**Directions for this task**
Some entries follow. Reproduce exactly the lines starting at the one with "localparam logic [5:0] OFF_STAT = 6'h1C;" and stopping after the one with "localparam int STAT_INTERR_BIT = 28;".

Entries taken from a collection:
### config.mk
export PLATFORM = sky130hd
export DESIGN_NAME = sg_chain_walker
export DESIGN_NICKNAME = d
export VERILOG_FILES = /design/src/rtl/sgw_pkg.sv /design/src/rtl/sgw_mem_port.sv /design/src/rtl/sgw_status_pack.sv /design/src/rtl/sg_chain_walker.sv
export SDC_FILE = /design/constraint.sdc
export NUM_CORES = 1
export LEC_CHECK = 0
export CORE_MARGIN = 2
export CORE_UTILIZATION = 60
export DETAILED_ROUTE_END_ITERATION = 7
export DONT_BUFFER_PORTS = 1
export PLACE_DENSITY = 0.76
export SYNTH_ARGS = -nofsm -noshare
export SYNTH_HDL_FRONTEND = slang
export SYNTH_HIERARCHICAL = 1
export SYNTH_SLANG_ARGS = --single-unit
### constraint.sdc
create_clock -name clk -period 8.2 [get_ports clk]
set_input_delay 0.41 -clock clk [delete_from_list [all_inputs] [get_ports clk]]
set_output_delay 0.41 -clock clk [all_outputs]
set_load 0.05 [all_outputs]
### src/rtl/sgw_pkg.sv
package sgw_pkg;

    typedef enum logic [3:0] {
        ST_IDLE,
        ST_FETCH_NEXT,
        ST_FETCH_BUF,
        ST_FETCH_CTRL,
        ST_FETCH_STAT,
        ST_ISSUE,
        ST_MOVE,
        ST_WRITEBACK,
        ST_HALT
    } walk_state_e;

    typedef enum logic [1:0] {
        WB_OK,
        WB_DECERR,
        WB_ZERO
    } wb_kind_e;

    // word offsets inside one descriptor
    localparam logic [5:0] OFF_NEXT = 6'h00;
    localparam logic [5:0] OFF_BUF  = 6'h08;
    localparam logic [5:0] OFF_CTRL = 6'h18;
    localparam logic [5:0] OFF_STAT = 6'h1C;

    // control word fields
    localparam int CTRL_SOP_BIT = 27;
    localparam int CTRL_EOP_BIT = 26;

    // status word fields
    localparam int STAT_DONE_BIT   = 31;
    localparam int STAT_DECERR_BIT = 30;
    localparam int STAT_INTERR_BIT = 28;

    localparam int DEF_LEN_W = 23;

endpackage

### src/rtl/sgw_mem_port.sv
module sgw_mem_port #(
    parameter int ADDR_W = 32
) (
    input  logic              clk,
    input  logic              rst_n,
    input  logic              issue,
    input  logic              issue_we,
    input  logic [ADDR_W-1:0] issue_addr,
    input  logic [31:0]       issue_wdata,
    output logic              mem_req,
    output logic              mem_we,
    output logic [ADDR_W-1:0] mem_addr,
    output logic [31:0]       mem_wdata,
    input  logic              mem_rvalid,
    input  logic [31:0]       mem_rdata,
    input  logic              mem_rerr,
    output logic              resp_valid,
    output logic [31:0]       resp_rdata,
    output logic              resp_err
);

    // One request in flight; it is held until its response arrives.
    always_ff @(posedge clk or negedge rst_n) begin
        if (!rst_n) begin
            mem_req   <= 1'b0;
            mem_we    <= 1'b0;
            mem_addr  <= '0;
            mem_wdata <= '0;
        end else if (mem_req) begin
            if (mem_rvalid) begin
                mem_req <= 1'b0;
                mem_we  <= 1'b0;
            end
        end else if (issue) begin
            mem_req   <= 1'b1;
            mem_we    <= issue_we;
            mem_addr  <= issue_addr;
            mem_wdata <= issue_wdata;
        end
    end

    assign resp_valid = mem_req && mem_rvalid;
    assign resp_rdata = mem_rdata;
    assign resp_err   = mem_rerr;

endmodule

### src/rtl/sgw_status_pack.sv
module sgw_status_pack
    import sgw_pkg::*;
#(
    parameter int LEN_W = DEF_LEN_W
) (
    input  wb_kind_e         kind,
    input  logic [LEN_W-1:0] bytes_moved,
    output logic [31:0]      status_word
);

    always_comb begin
        status_word                = '0;
        status_word[STAT_DONE_BIT] = 1'b1;
        status_word[LEN_W-1:0]     = bytes_moved;
        unique case (kind)
            WB_OK:     ;
            WB_DECERR: status_word[STAT_DECERR_BIT] = 1'b1;
            WB_ZERO:   status_word[STAT_INTERR_BIT] = 1'b1;
            default:   ;
        endcase
    end

endmodule

### src/rtl/sg_chain_walker.sv
module sg_chain_walker
    import sgw_pkg::*;
#(
    parameter int ADDR_W     = 32,
    parameter int LEN_W      = DEF_LEN_W,
    parameter int ALIGN_LOG2 = 6
) (
    input  logic              clk,
    input  logic              rst_n,
    input  logic              start,
    input  logic [ADDR_W-1:0] head_ptr,
    input  logic [ADDR_W-1:0] tail_ptr,
    input  logic              tail_load,
    output logic              mem_req,
    output logic              mem_we,
    output logic [ADDR_W-1:0] mem_addr,
    output logic [31:0]       mem_wdata,
    input  logic              mem_rvalid,
    input  logic [31:0]       mem_rdata,
    input  logic              mem_rerr,
    output logic              cmd_valid,
    input  logic              cmd_ready,
    output logic [ADDR_W-1:0] cmd_addr,
    output logic [LEN_W-1:0]  cmd_len,
    output logic              cmd_sop,
    output logic              cmd_eop,
    input  logic              done_valid,
    input  logic [LEN_W-1:0]  done_bytes,
    input  logic              done_err,
    output logic              idle,
    output logic              halted,
    output logic              desc_done,
    output logic              err_pulse,
    output logic [ADDR_W-1:0] cur_ptr
);

    localparam logic [ADDR_W-1:0] ALIGN_MASK =
        {{(ADDR_W-ALIGN_LOG2){1'b1}}, {ALIGN_LOG2{1'b0}}};

    walk_state_e       state, state_d;
    logic              acc_sent;
    logic              acc_issue;
    logic              acc_we;
    logic [5:0]        acc_off;
    logic [ADDR_W-1:0] tail_q;
    logic [ADDR_W-1:0] next_q;
    logic [ADDR_W-1:0] buf_q;
    logic [LEN_W-1:0]  len_q;
    logic              sop_q;
    logic              eop_q;
    logic [LEN_W-1:0]  moved_q;
    wb_kind_e          kind_q;
    logic [31:0]       wb_word;
    logic              resp_valid;
    logic [31:0]       resp_rdata;
    logic              resp_err;
    logic              at_rest;
    logic              accept_start;
    logic              len_zero;

    assign at_rest      = (state == ST_IDLE) || (state == ST_HALT);
    assign accept_start = at_rest && start;
    assign len_zero     = (len_q == '0);

    sgw_mem_port #(.ADDR_W(ADDR_W)) u_port (
        .clk         (clk),
        .rst_n       (rst_n),
        .issue       (acc_issue),
        .issue_we    (acc_we),
        .issue_addr  (cur_ptr | ADDR_W'(acc_off)),
        .issue_wdata (wb_word),
        .mem_req     (mem_req),
        .mem_we      (mem_we),
        .mem_addr    (mem_addr),
        .mem_wdata   (mem_wdata),
        .mem_rvalid  (mem_rvalid),
        .mem_rdata   (mem_rdata),
        .mem_rerr    (mem_rerr),
        .resp_valid  (resp_valid),
        .resp_rdata  (resp_rdata),
        .resp_err    (resp_err)
    );

    sgw_status_pack #(.LEN_W(LEN_W)) u_pack (
        .kind        (kind_q),
        .bytes_moved (moved_q),
        .status_word (wb_word)
    );

    // next-state logic
    always_comb begin
        state_d   = state;
        acc_issue = 1'b0;
        acc_we    = 1'b0;
        acc_off   = OFF_NEXT;
        unique case (state)
            ST_IDLE, ST_HALT: begin
                if (start) state_d = ST_FETCH_NEXT;
            end
            ST_FETCH_NEXT: begin
                acc_off   = OFF_NEXT;
                acc_issue = !acc_sent;
                if (resp_valid) state_d = resp_err ? ST_HALT : ST_FETCH_BUF;
            end
            ST_FETCH_BUF: begin
                acc_off   = OFF_BUF;
                acc_issue = !acc_sent;
                if (resp_valid) state_d = resp_err ? ST_HALT : ST_FETCH_CTRL;
            end
            ST_FETCH_CTRL: begin
                acc_off   = OFF_CTRL;
                acc_issue = !acc_sent;
                if (resp_valid) state_d = resp_err ? ST_HALT : ST_FETCH_STAT;
            end
            ST_FETCH_STAT: begin
                acc_off   = OFF_STAT;
                acc_issue = !acc_sent;
                if (resp_valid) begin
                    if (resp_err || resp_rdata[STAT_DONE_BIT]) state_d = ST_HALT;
                    else if (len_zero)                         state_d = ST_WRITEBACK;
                    else                                       state_d = ST_ISSUE;
                end
            end
            ST_ISSUE: begin
                if (cmd_ready) state_d = ST_MOVE;
            end
            ST_MOVE: begin
                if (done_valid) state_d = ST_WRITEBACK;
            end
            ST_WRITEBACK: begin
                acc_off   = OFF_STAT;
                acc_we    = 1'b1;
                acc_issue = !acc_sent;
                if (resp_valid) begin
                    if (resp_err || kind_q != WB_OK) state_d = ST_HALT;
                    else if (cur_ptr == tail_q)      state_d = ST_IDLE;
                    else                             state_d = ST_FETCH_NEXT;
                end
            end
            default: state_d = ST_IDLE;
        endcase
    end

    // state register
    always_ff @(posedge clk or negedge rst_n) begin
        if (!rst_n) state <= ST_IDLE;
        else        state <= state_d;
    end

    // descriptor datapath
    always_ff @(posedge clk or negedge rst_n) begin
        if (!rst_n) begin
            acc_sent <= 1'b0;
            cur_ptr  <= '0;
            tail_q   <= '0;
            next_q   <= '0;
            buf_q    <= '0;
            len_q    <= '0;
            sop_q    <= 1'b0;
            eop_q    <= 1'b0;
            moved_q  <= '0;
            kind_q   <= WB_OK;
        end else begin
            if (acc_issue)       acc_sent <= 1'b1;
            else if (resp_valid) acc_sent <= 1'b0;

            if (accept_start) cur_ptr <= head_ptr & ALIGN_MASK;
            if (accept_start || tail_load) tail_q <= tail_ptr & ALIGN_MASK;

            if (resp_valid && !resp_err) begin
                unique case (state)
                    ST_FETCH_NEXT: next_q <= ADDR_W'(resp_rdata) & ALIGN_MASK;
                    ST_FETCH_BUF:  buf_q  <= ADDR_W'(resp_rdata);
                    ST_FETCH_CTRL: begin
                        len_q <= resp_rdata[LEN_W-1:0];
                        sop_q <= resp_rdata[CTRL_SOP_BIT];
                        eop_q <= resp_rdata[CTRL_EOP_BIT];
                    end
                    ST_FETCH_STAT: begin
                        if (len_zero) begin
                            kind_q  <= WB_ZERO;
                            moved_q <= '0;
                        end
                    end
                    ST_WRITEBACK: begin
                        if (kind_q == WB_OK && cur_ptr != tail_q) cur_ptr <= next_q;
                    end
                    default: ;
                endcase
            end

            if (state == ST_MOVE && done_valid) begin
                moved_q <= done_bytes;
                kind_q  <= done_err ? WB_DECERR : WB_OK;
            end
        end
    end

    // registered event outputs
    always_ff @(posedge clk or negedge rst_n) begin
        if (!rst_n) begin
            desc_done <= 1'b0;
            err_pulse <= 1'b0;
        end else begin
            desc_done <= (state == ST_WRITEBACK) && resp_valid && !resp_err && (kind_q == WB_OK);
            err_pulse <= (state != ST_HALT) && (state_d == ST_HALT);
        end
    end

    assign idle      = at_rest;
    assign halted    = (state == ST_HALT);
    assign cmd_valid = (state == ST_ISSUE);
    assign cmd_addr  = buf_q;
    assign cmd_len   = len_q;
    assign cmd_sop   = sop_q;
    assign cmd_eop   = eop_q;

endmodule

**Result**
    localparam logic [5:0] OFF_STAT = 6'h1C;

    // control word fields
    localparam int CTRL_SOP_BIT = 27;
    localparam int CTRL_EOP_BIT = 26;

    // status word fields
    localparam int STAT_DONE_BIT   = 31;
    localparam int STAT_DECERR_BIT = 30;
    localparam int STAT_INTERR_BIT = 28;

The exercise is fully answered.